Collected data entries
----------
### src/rtl/shdn_pkg.sv
package shdn_pkg;
    localparam int WORD_W    = 32;
    localparam int ADDR_W    = 4;
    localparam int MAX_PINS  = 16;
    localparam int DBC_CNT_W = 16;
    localparam int SEL_W     = 3;

    localparam logic [ADDR_W-1:0] OFS_CMD  = 4'h0;
    localparam logic [ADDR_W-1:0] OFS_MODE = 4'h4;
    localparam logic [ADDR_W-1:0] OFS_STAT = 4'h8;
    localparam logic [ADDR_W-1:0] OFS_PINS = 4'hC;

    localparam logic [7:0] CMD_KEY = 8'hA5;

    typedef struct packed {
        logic [SEL_W-1:0] dbc_sel;
        logic             rtc_en;
        logic             rtt_en;
    } mode_t;

    typedef struct packed {
        logic [MAX_PINS-1:0] pol_high;
        logic [MAX_PINS-1:0] en;
    } pincfg_t;

    typedef struct packed {
        logic [MAX_PINS-1:0] pin;
        logic                rtc;
        logic                rtt;
    } wake_src_t;

    function automatic logic [DBC_CNT_W-1:0] dbc_limit(input logic [SEL_W-1:0] sel);
        case (sel)
            3'd0:    return 16'd0;
            3'd1:    return 16'd3;
            3'd2:    return 16'd32;
            3'd3:    return 16'd512;
            3'd4:    return 16'd4096;
            default: return 16'd32768;
        endcase
    endfunction

    function automatic logic [WORD_W-1:0] status_word(input wake_src_t s);
        return {s.pin, 10'd0, s.rtc, s.rtt, 4'd0};
    endfunction
endpackage

### src/rtl/shdn_regbus.sv
module shdn_regbus
    import shdn_pkg::*;
#(
    parameter int NUM_PINS = 16
) (
    input  logic              clk,
    input  logic              rst,
    input  logic              bus_en,
    input  logic              bus_we,
    input  logic [ADDR_W-1:0] bus_addr,
    input  logic [WORD_W-1:0] bus_wdata,
    output logic [WORD_W-1:0] bus_rdata,
    input  wake_src_t         status,
    output mode_t             mode,
    output pincfg_t           pincfg,
    output logic              cmd_off,
    output logic              stat_rd
);
    localparam logic [MAX_PINS-1:0] PIN_MASK = MAX_PINS'((32'd1 << NUM_PINS) - 1);

    logic wr_cmd, wr_mode, wr_pins;

    assign wr_cmd  = bus_en && bus_we && (bus_addr == OFS_CMD);
    assign wr_mode = bus_en && bus_we && (bus_addr == OFS_MODE);
    assign wr_pins = bus_en && bus_we && (bus_addr == OFS_PINS);
    assign stat_rd = bus_en && !bus_we && (bus_addr == OFS_STAT);
    assign cmd_off = wr_cmd && bus_wdata[0] && (bus_wdata[31:24] == CMD_KEY);

    always_ff @(posedge clk) begin
        if (rst) begin
            mode   <= '0;
            pincfg <= '0;
        end else begin
            if (wr_mode) begin
                mode.dbc_sel <= bus_wdata[26:24];
                mode.rtc_en  <= bus_wdata[17];
                mode.rtt_en  <= bus_wdata[16];
            end
            if (wr_pins) begin
                pincfg.pol_high <= bus_wdata[31:16] & PIN_MASK;
                pincfg.en       <= bus_wdata[15:0] & PIN_MASK;
            end
        end
    end

    always_comb begin
        case (bus_addr)
            OFS_MODE: bus_rdata = {5'd0, mode.dbc_sel, 6'd0, mode.rtc_en, mode.rtt_en, 16'd0};
            OFS_STAT: bus_rdata = status_word(status);
            OFS_PINS: bus_rdata = {pincfg.pol_high, pincfg.en};
            default:  bus_rdata = '0;
        endcase
    end
endmodule

### src/rtl/shdn_pin_filter.sv
module shdn_pin_filter
    import shdn_pkg::*;
(
    input  logic             clk,
    input  logic             rst,
    input  logic             pin,
    input  logic             pol_high,
    input  logic             enable,
    input  logic [SEL_W-1:0] dbc_sel,
    output logic             hit
);
    logic                 active;
    logic [DBC_CNT_W-1:0] limit;
    logic [DBC_CNT_W-1:0] run_cnt;

    assign active = pol_high ? pin : !pin;
    assign limit  = dbc_limit(dbc_sel);

    always_ff @(posedge clk) begin
        if (rst || !active)
            run_cnt <= '0;
        else if (run_cnt != '1)
            run_cnt <= run_cnt + 1'b1;
    end

    assign hit = enable && ((limit == '0) ? active : (run_cnt >= limit));

    assert_dbc_prior_R4: assert property (@(posedge clk) disable iff (rst)
        (hit && limit != '0) |-> $past(active));
endmodule

### src/rtl/shdn_wake_ctrl.sv
module shdn_wake_ctrl
    import shdn_pkg::*;
(
    input  logic      clk,
    input  logic      rst,
    input  logic      cmd_off,
    input  logic      stat_rd,
    input  wake_src_t src,
    output logic      supply_on,
    output wake_src_t status
);
    logic wake_any;

    assign wake_any = |src;

    always_ff @(posedge clk) begin
        if (rst) begin
            supply_on <= 1'b1;
            status    <= '0;
        end else begin
            if (supply_on) begin
                if (cmd_off)
                    supply_on <= 1'b0;
            end else if (wake_any) begin
                supply_on <= 1'b1;
            end
            status <= (stat_rd ? wake_src_t'('0) : status)
                    | ((!supply_on) ? src : wake_src_t'('0));
        end
    end

    assert_off_after_cmd_R2: assert property (@(posedge clk) disable iff (rst)
        (supply_on && cmd_off) |=> !supply_on);
    assert_no_spurious_wake_R6: assert property (@(posedge clk) disable iff (rst)
        (!supply_on && !wake_any) |=> !supply_on);
    assert_status_frozen_R9: assert property (@(posedge clk) disable iff (rst)
        (supply_on && !stat_rd) |=> (status == $past(status)));
    assert_status_sticky_R8: assert property (@(posedge clk) disable iff (rst)
        !stat_rd |=> ((status & $past(status)) == $past(status)));
endmodule

### src/rtl/shdn_ctrl.sv
module shdn_ctrl
    import shdn_pkg::*;
#(
    parameter int NUM_PINS = 16
) (
    input  logic                clk,
    input  logic                rst,
    input  logic                bus_en,
    input  logic                bus_we,
    input  logic [3:0]          bus_addr,
    input  logic [31:0]         bus_wdata,
    output logic [31:0]         bus_rdata,
    input  logic [NUM_PINS-1:0] wake_pin,
    input  logic                rtc_alarm,
    input  logic                rtt_alarm,
    output logic                supply_en
);
    mode_t               mode;
    pincfg_t             pincfg;
    wake_src_t           src;
    wake_src_t           status;
    logic                cmd_off;
    logic                stat_rd;
    logic [MAX_PINS-1:0] pin_hit;

    shdn_regbus #(.NUM_PINS(NUM_PINS)) u_regs (
        .clk(clk), .rst(rst),
        .bus_en(bus_en), .bus_we(bus_we), .bus_addr(bus_addr),
        .bus_wdata(bus_wdata), .bus_rdata(bus_rdata),
        .status(status), .mode(mode), .pincfg(pincfg),
        .cmd_off(cmd_off), .stat_rd(stat_rd)
    );

    for (genvar i = 0; i < MAX_PINS; i++) begin : g_pin
        if (i < NUM_PINS) begin : g_used
            shdn_pin_filter u_flt (
                .clk(clk), .rst(rst),
                .pin(wake_pin[i]),
                .pol_high(pincfg.pol_high[i]),
                .enable(pincfg.en[i]),
                .dbc_sel(mode.dbc_sel),
                .hit(pin_hit[i])
            );
        end else begin : g_absent
            assign pin_hit[i] = 1'b0;
        end
    end

    assign src.pin = pin_hit;
    assign src.rtc = rtc_alarm && mode.rtc_en;
    assign src.rtt = rtt_alarm && mode.rtt_en;

    shdn_wake_ctrl u_wake (
        .clk(clk), .rst(rst),
        .cmd_off(cmd_off), .stat_rd(stat_rd), .src(src),
        .supply_on(supply_en), .status(status)
    );

    assert_bad_key_R3: assert property (@(posedge clk) disable iff (rst)
        (bus_en && bus_we && bus_addr == OFS_CMD && supply_en
         && (bus_wdata[31:24] != CMD_KEY || !bus_wdata[0])) |=> supply_en);
    assert_rtc_wake_R7: assert property (@(posedge clk) disable iff (rst)
        (!supply_en && rtc_alarm && mode.rtc_en) |=> supply_en);
endmodule

### config.mk
export PLATFORM = sky130hd
export DESIGN_NAME = shdn_ctrl
export DESIGN_NICKNAME = d
export VERILOG_FILES = /design/src/rtl/shdn_pkg.sv /design/src/rtl/shdn_regbus.sv /design/src/rtl/shdn_pin_filter.sv /design/src/rtl/shdn_wake_ctrl.sv /design/src/rtl/shdn_ctrl.sv
export SDC_FILE = /design/constraint.sdc
export NUM_CORES = 1
export LEC_CHECK = 0
export BUFFER_PORTS_ARGS = -buffer_cell sky130_fd_sc_hd__buf_2
export CORE_MARGIN = 2
export CORE_UTILIZATION = 45
export CTS_CLUSTER_DIAMETER = 50
export DETAILED_ROUTE_END_ITERATION = 6
export SLEW_MARGIN = 40
export SYNTH_ARGS = -nofsm -noshare
export SYNTH_HDL_FRONTEND = slang
export SYNTH_SLANG_ARGS = --single-unit
export TNS_END_PERCENT = 30
### constraint.sdc
create_clock -name clk -period 8 [get_ports clk]
set_input_delay 1.2 -clock clk [delete_from_list [all_inputs] [get_ports clk]]
set_output_delay 1.2 -clock clk [all_outputs]
set_load 0.005 [all_outputs]
After elaboration in Yosys (flattened, before gate mapping) --
Index checks and enable logic that the tools add are counted.
Word-level totals: flip-flop bits (word level) 312, bits of input ports 58, output and inout bits 33, word-level logic and storage cells 200
Cells by class: $add $sub $neg 16, $lt $le $gt $ge 16, eq/ne operators 24, mux-type cells 39, bitwise logic cells 1, reductions and logical operators 79
Operator list (number):
- $add 16x1->16 const B | 16
- $ge 16x16->1 | 16
- $ne 16x16->1 const B | 16
- $pmux 32 s3 | 1
- $pmux 16 s5 | 1
- $mux 18 | 2
- $mux 1 | 35
- $logic_not 1->1 | 33
- $logic_and 1x1->1 | 26
- $or 18x18->18 | 1
- $reduce_or 18->1 | 1
- $logic_not 16->1 | 1
- $logic_or 1x1->1 | 16
- $eq 4x4->1 const B | 2
- $eq 8x8->1 const B | 1
- $eq 3x2->1 const B | 2
- $eq 4x3->1 const B | 1
- $logic_not 4->1 | 1
- $eq 3x1->1 const B | 1
- $eq 3x3->1 const B | 1
- $logic_not 3->1 | 1

Longest topological paths before layout --
word-level depth 8, depth in mapped cells 12, mapped depth without buffers 11

Modules after synthesis --
A second synthesis with hierarchy kept.
Second synthesis, totals: cell total of the unflattened synthesis 2317, area total of the unflattened synthesis 19870.3 µm²
Modules (own cells, without submodules):
- shdn_pin_filter | times used 16, cells an instance 126, area each 1059.8 µm², sequential area each 320.3 µm²
- shdn_regbus | times used 1, cells an instance 212, area each 2062.0 µm², sequential area each 740.7 µm²
- shdn_wake_ctrl | times used 1, cells an instance 87, area each 839.6 µm², sequential area each 380.4 µm²
- shdn_ctrl | times used 1, cells an instance 2, area each 12.5 µm², sequential area each 0.0 µm²

Least setup slack after synthesis --
No wires, ideal clock.
kind in2out, start input port bus_addr[1], end output port bus_rdata[18], arrival time 2.270 ns, required time 6.800 ns, setup slack 4.530 ns, cell stages on the path 5, buffers on the path 1, cell sequence nor2_1 > nand2_1 > nor2_1 > clkbuf_1 > a22o_1
On the way: longest elaborated chain between the ends 2, elaborated cells between the ends (all ways) 4, classes of those cells eq/ne: 3; mux: 1
RTL lines:
- start: declaration | RTL line shdn_ctrl.sv:10 | input logic [3:0] bus_addr,
- $eq 4x4->1 or $eq 4x3->1 (tied branches) | RTL line shdn_regbus.sv:47 | case (bus_addr)
- $pmux 32 s3 * | RTL line shdn_regbus.sv:47
- end: declaration | RTL line shdn_ctrl.sv:12 | output logic [31:0] bus_rdata,
Mark *: on every way between the ends. The rest lies on a longest branch, timed or not.

Worst setup path after layout --
start register u_regs.mode[2] (netlist name), end register u_wake.supply_on
On the way: longest elaborated chain between the ends 8, elaborated cells between the ends (all ways) 58, classes of those cells order compare: 16; eq/ne: 4; mux: 19; reduce/logical: 19
RTL lines:
- $eq 3x3->1 (tied with other cells) | RTL line shdn_pkg.sv:33 | case (sel)
- $pmux 16 s5 * | RTL line shdn_pkg.sv:33
- $ge 16x16->1 or $logic_not 16->1 (tied branches) | RTL line shdn_pin_filter.sv:26 | assign hit = enable && ((limit == '0) ? active : (run_cnt >= limit));
- $mux 1 | RTL line shdn_pin_filter.sv:26
- $logic_and 1x1->1 | RTL line shdn_pin_filter.sv:26
- $reduce_or 18->1 * | RTL line shdn_wake_ctrl.sv:14 | assign wake_any = |src;
- $mux 1 * | RTL line shdn_wake_ctrl.sv:24 | end else if (wake_any) begin
- $mux 1 * | RTL line shdn_wake_ctrl.sv:21 | if (supply_on) begin
- end signal: assignment | RTL line shdn_wake_ctrl.sv:18 | supply_on <= 1'b1;
- end signal: assignment | RTL line shdn_wake_ctrl.sv:23 | supply_on <= 1'b0;
- end signal: assignment | RTL line shdn_wake_ctrl.sv:25 | supply_on <= 1'b1;
- end: declaration | RTL line shdn_wake_ctrl.sv:9 | output logic supply_on,
Marked as above. A chain may end at the register's enable or synchronous reset.

==> results_dict.tcl <==
set metrics [dict create \
    slowest_delay_ps 800 \
    end_kind "flip-flop" \
    r2r-end "u_wake.supply_on" \
    crit_end "u_wake.supply_on" \
    maxCapViolations 0 \
    max-vdd-ir-drop_mv 0.168 \
    cp.depth 11 \
    reg2reg_depth 11 \
    slew_headroom_pct 42.2 \
    grt_max_degree 39 \
    finalClockSkew_ps 18.3 \
    period_share_pct 50.1 \
    synth.area.mux_share_pct 1.66 \
    finalCoreUtilization_pct 52.4 \
    htree_levels 2 \
    die_area_sq_um 37900 \
    ant_nets 0 \
    p_switching_w 0.000817 \
    synth_ff_type "dfxtp_1" \
    viasPerCell 5.65 \
    synth_xor_area_share_pct 8.46 \
    p_total_w 0.00363 \
    routedWlPerCell_microns 17.2 \
    cp_data_arrival_time_ps 4420 \
    nFillCells 3428 \
    leakagePower_nw 7.03 \
    clock-sinks 312 \
    diodes 0 \
    synth_top_area_share_pct 38.2 \
    cts_resized 0 \
    cp-start-kind "flip-flop" \
    intPower_w 0.00281 \
    max_freq_mhz 250 \
    power_frac_seq_pct 43.4 \
    globalRoute.totalOverflow 0 \
    io_pins 91 \
    dieWidth_microns 195 \
    multi_input_area_sq_um 9650 \
    setup_violations 0 \
    synth_area_leaders "dfxtp_1 38%, ha_1 8.6%, nor2_1 6.7%" \
    r2r-start "u_regs.mode[2]" \
    p_per_area_nw_per_um2 194 \
    critPathBufInv 1 \
    final_area_sq_um 18700 \
    synth_compound_area_share_pct 11.7 \
    tightest_slew_ps 863 \
    clk_latency_ps 540 \
    yosysMostFrequentCell "dfxtp_1" \
    synth-seq-cells 312 \
    synth_top_family_by_area "simple AND/OR/NAND/NOR gates" \
    vias 14400 \
    netlist.top_cell.by_area "dfxtp_1" \
    final.setup.worst_slack_ps 4000 \
    period_needed_ps 4000 \
    cts_buffers 41 \
    synthesis.area_sq_um 16400 \
    num_rows 69 \
    finalNetCount 2232 \
    synth_fa_ha_area_share_pct 8.57 \
    post-place-ws_ps 4010 \
    drt_pass1_iterations 6 \
    hold_viol 0 \
    drive_above_1_share_pct 9.65 \
    finalMaxSlewViolations 0 \
    hold_path.class "reg2reg" \
    avgSynthCellArea_sq_um 8.22 \
    post_cts_buffers 0 \
    clockPowerShare_pct 53.5 \
    synth_commonest_cells "312 x dfxtp_1, 293 x nor2_1, 193 x nand2_1" \
    outcome "finished, final reports clean" \
    synth-edff-count 0 \
    syn-num-nets 2159 \
    clock_path_buffers 3 \
    start_util_pct 45.9 \
    synth-simple-area-share_pct 28.3 \
    dpl_cell_area_sq_um 17200 \
    area_delta_synth_final_pct 14.3 \
    wl_microns 44000 \
    r2r_slack_ps 4000 \
    required_ps 8420 \
    globalRouteTotalUtil_pct 23.3 \
    comb_power_share_pct 3.1 \
    worstPathMaxFanout 17 \
    cts-hold-fix-buffers 0 \
    antenna_found_initial 0 \
    crit_chain "or3b_2 -> inv_2 -> ha_1 -> nand2b_1 -> a21oi_1 -> o211ai_1 -> a41oi_1 -> o2111ai_1 -> or4_1 -> nor4_1 -> nor2_1" \
    root_buffer "clkbuf_16" \
    seqCellArea_sq_um 6250 \
    power.share.switching_pct 22.5 \
    yosys.cell_types.count 64 \
    crit_slowest_cell "or3b_2" \
    syn_inst 1989 \
    worstHoldPathCells 2 \
    seq_area_frac_synth_pct 38.2 \
    rsz0062_at_grt "no" \
    grt_pass1_vias 13800 \
    async_flop_share_pct 0 \
    cts.reportedPaths.clkPinSlew_ps 60 \
    place.gp.congestion 0.829 \
    grt_pass1_wl_microns 72000 \
    drt_iter0_markers 899 \
    io_buffers 90 \
    crit_path_start "u_regs.mode[2]" \
    die_h_microns 195 \
    cts_tree "built" \
    crit_type "reg2reg" \
    tns_ps 0 \
    critPathTopFamily "simple AND/OR/NAND/NOR gates" \
    coreArea_sq_um 35700 \
    synth_warnings 0 \
    dpl.hpwl_microns 30100 \
    route.detailed.drc 0 \
]
-- tightest hold or removal path, stage by stage, from the launching register on --
cell and delay [ps]:
dfxtp_1 310, nand2_1 50, a21oi_1 50
-- power groups by stage --
stage                     Clock [W]  Sequential, W  Combinational [W]
after CTS                   0.00198        0.00158           0.000113
final                       0.00194        0.00158           0.000112
after global routing        0.00205        0.00158           0.000125
after detailed placement          0        0.00161           0.000112
after global placement            0        0.00161           0.000109
after floorplan                   0        0.00161          0.0000706
-- per-stage QoR --
| stage | instances | hold slack, ps |
|---|---|---|
| 2_1_floorplan | 1989 | 432 |
| 3_3_place_gp | 2478 | 457 |
| 3_5_place_dp | 2480 | 462 |
| 4_1_cts | 2555 | 470 |
| 5_1_grt | 2555 | 487 |
| 6_report | 2555 | 467 |
-- final cells by class --
class / instances / area share [%]
Sequential cell: 312 / 33.4
Tap cell: 461 / 3.09
Inverter: 60 / 1.20
Clock buffer: 53 / 6.28
Timing Repair Buffer: 102 / 2.93
Clock inverter: 22 / 1.49
Multi-Input combinational cell: 1545 / 51.6
-- worst min-delay path by stage --
| stage | start | endpoint | slack (ps) |
|---|---|---|---|
| 2_1_floorplan | u_wake.status[15] | u_wake.status[15] | 430 |
| 6_report | u_regs.pincfg[13] | u_regs.pincfg[13] | 470 |
| 5_1_grt | u_regs.pincfg[14] | u_regs.pincfg[14] | 490 |
| 4_1_cts | u_regs.pincfg[14] | u_regs.pincfg[14] | 470 |
| 3_5_place_dp | u_regs.pincfg[14] | u_regs.pincfg[14] | 460 |
| 3_3_place_gp | u_regs.pincfg[14] | u_regs.pincfg[14] | 460 |
-- kinds of logic after synthesis --
| family | count (synthesis) |
|---|---|
| AO/OA/AOI/OAI | 307 |
| XOR/XNOR | 158 |
| adder cells (fa/ha/maj) | 112 |
| buffers and inverters | 132 |
| flip-flops | 312 |
| multiplexers | 27 |
| AND/OR/NAND/NOR | 941 |
-- layer usage --
metal | vias up | wire (microns) | global-route usage (%)
met2 | 287 | 20200 | 39.1
met4 | 0 | 1150 | 7.12
met1 | 6848 | 20800 | 31.1
met3 | 67 | 1910 | 3.14
met5 | - | 0 | 0
li1 | 7239 | - | -
-- sequential cells by signal, summed over array words and instances (netlist names) --
register,cells
g_pin.g_used.u_flt.run_cnt,256
u_regs.mode,5
u_regs.pincfg,32
u_wake.supply_on,1
u_wake.status,18
-- placed cells by master (no fill, tap or decap), types with 26 or more instances in the layout --
cell	instances
o21ai_0	71
nor4_1	28
a21oi_1	110
ha_1	112
mux2i_1	26
inv_1	59
buf_2	90
clkbuf_16	43
or3_1	38
xor2_1	97
nor2_1	292
dfxtp_1	312
nand3_1	95
and3_1	37
nand2_1	193
xnor2_1	61
nand4_1	64
nor3_1	60
Note: power is estimated with default switching activity, not from simulation.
----------
## Task directions
Your answer should consist solely of the lines above from the line with "antenna_found_initial 0 \" to the line with "after global placement", both included, reproduced exactly.

## Written answer
    antenna_found_initial 0 \
    crit_chain "or3b_2 -> inv_2 -> ha_1 -> nand2b_1 -> a21oi_1 -> o211ai_1 -> a41oi_1 -> o2111ai_1 -> or4_1 -> nor4_1 -> nor2_1" \
    root_buffer "clkbuf_16" \
    seqCellArea_sq_um 6250 \
    power.share.switching_pct 22.5 \
    yosys.cell_types.count 64 \
    crit_slowest_cell "or3b_2" \
    syn_inst 1989 \
    worstHoldPathCells 2 \
    seq_area_frac_synth_pct 38.2 \
    rsz0062_at_grt "no" \
    grt_pass1_vias 13800 \
    async_flop_share_pct 0 \
    cts.reportedPaths.clkPinSlew_ps 60 \
    place.gp.congestion 0.829 \
    grt_pass1_wl_microns 72000 \
    drt_iter0_markers 899 \
    io_buffers 90 \
    crit_path_start "u_regs.mode[2]" \
    die_h_microns 195 \
    cts_tree "built" \
    crit_type "reg2reg" \
    tns_ps 0 \
    critPathTopFamily "simple AND/OR/NAND/NOR gates" \
    coreArea_sq_um 35700 \
    synth_warnings 0 \
    dpl.hpwl_microns 30100 \
    route.detailed.drc 0 \
]
-- tightest hold or removal path, stage by stage, from the launching register on --
cell and delay [ps]:
dfxtp_1 310, nand2_1 50, a21oi_1 50
-- power groups by stage --
stage                     Clock [W]  Sequential, W  Combinational [W]
after CTS                   0.00198        0.00158           0.000113
final                       0.00194        0.00158           0.000112
after global routing        0.00205        0.00158           0.000125
after detailed placement          0        0.00161           0.000112
after global placement            0        0.00161           0.000109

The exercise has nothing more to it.